SOURCE MATERIAL:

--- src/core/ufsic_pkg.sv ---
package ufsic_pkg;
	// Register indexes; byte address is four times the index
	localparam logic [5:0] IDX_TOP_LEVEL_IRQ_ENABLE = 6'h01;
	localparam logic [5:0] IDX_ISR = 6'h02;
	localparam logic [5:0] IDX_LSREN = 6'h03;
	localparam logic [5:0] IDX_LSR = 6'h04;
	localparam logic [5:0] IDX_SPCEN = 6'h05;
	localparam logic [5:0] IDX_SPC = 6'h06;
	localparam logic [5:0] IDX_STSEN = 6'h07;
	localparam logic [5:0] IDX_STS = 6'h08;
	localparam logic [5:0] IDX_FIRST_MODE_REG = 6'h09;
	localparam logic [5:0] IDX_TRG = 6'h10;
	localparam logic [5:0] IDX_FLOW = 6'h13;
	localparam logic [5:0] IDX_RESUME_CHAR_FIRST = 6'h14;
	localparam logic [5:0] IDX_DIVL = 6'h1C;
	localparam logic [5:0] IDX_DIVM = 6'h1D;
	// Values after reset, and the status-enable write mask
	localparam logic [7:0] RST_ISR = 8'h60;
	localparam logic [7:0] RST_TRG = 8'hFF;
	localparam logic [7:0] RST_DIVL = 8'h01;
	localparam logic [7:0] STSEN_MASK = 8'hEF;
	// Top-level status bit positions
	localparam int ISR_LSR = 0;
	localparam int ISR_SPC = 1;
	localparam int ISR_STS = 2;
	localparam int ISR_RXTRG = 3;
	localparam int ISR_TXTRG = 4;
	localparam int ISR_TXEMP = 5;
	localparam int ISR_RXEMP = 6;
	localparam int ISR_CTS = 7;
	// Mode bits
	localparam int M1_TXDIS = 1;
	localparam int M1_FSLEEP = 5;
	localparam int M1_ASLEEP = 6;
	// General-status bits
	localparam int STS_CLKRDY = 5;
	localparam int STS_SLEEP = 6;
	localparam int STS_TXEMP = 7;
	// Special-character bits
	localparam int SPC_BRK = 4;
	localparam int SPC_MDROP = 5;
	// Transmit flow field position, trigger scaling, idle counter width
	localparam int FLOW_TX_LO = 4;
	localparam int TRG_SHIFT = 3;
	localparam int IDLE_W = 17;
	// Power states
	typedef enum logic [1:0] {ST_AWAKE, ST_SLEEP, ST_WAKE} ufsic_pwr_t;
	// Received word as passed to the receive FIFO
	typedef struct packed {
		logic valid;
		logic [7:0] data;
	} ufsic_rxw_t;
endpackage : ufsic_pkg
File: src/design/sfh_regs.svh
// Register offsets, fields and pin timing counts for the FIFO pin controller
`ifndef SFH_REGS_SVH
`define SFH_REGS_SVH
`define SFH_CTRL_OFS 12'h000
`define SFH_WDATA_OFS 12'h004
`define SFH_RDATA_OFS 12'h008
`define SFH_STAT_OFS 12'h00C
`define SFH_CTRL_CLEAR 0
`define SFH_CTRL_OE 1
`define SFH_CTRL_UNLOAD 2
`define SFH_ST_BUSY 0
`define SFH_ST_IRDY 1
`define SFH_ST_OVAL 2
`define SFH_ST_RVAL 3
`define SFH_ST_WPEND 4
`define SFH_PULSE_NS 200
`define SFH_CLK_NS 25
`define SFH_PULSE_CYC ((`SFH_PULSE_NS + `SFH_CLK_NS - 1) / `SFH_CLK_NS)
`define SFH_CNT_W 4
`endif

File: src/design/sfh_pkg.sv
// Types for the FIFO pin controller
package sfh_pkg;
  typedef enum logic [2:0] {
    ST_IDLE, ST_CLEAR, ST_LOAD_HI, ST_LOAD_LO, ST_UNLOAD_LO, ST_UNLOAD_HI
  } sfh_state_e;
endpackage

PROBLEM TO SOLVE:
The lines to return begin at the first line of the records and end at the line holding "localparam logic [5:0] IDX_LSR = 6'h04;"; please return them exactly, including both, and nothing beyond.

EXERCISE SOLUTION:
--- src/core/ufsic_pkg.sv ---
package ufsic_pkg;
	// Register indexes; byte address is four times the index
	localparam logic [5:0] IDX_TOP_LEVEL_IRQ_ENABLE = 6'h01;
	localparam logic [5:0] IDX_ISR = 6'h02;
	localparam logic [5:0] IDX_LSREN = 6'h03;
	localparam logic [5:0] IDX_LSR = 6'h04;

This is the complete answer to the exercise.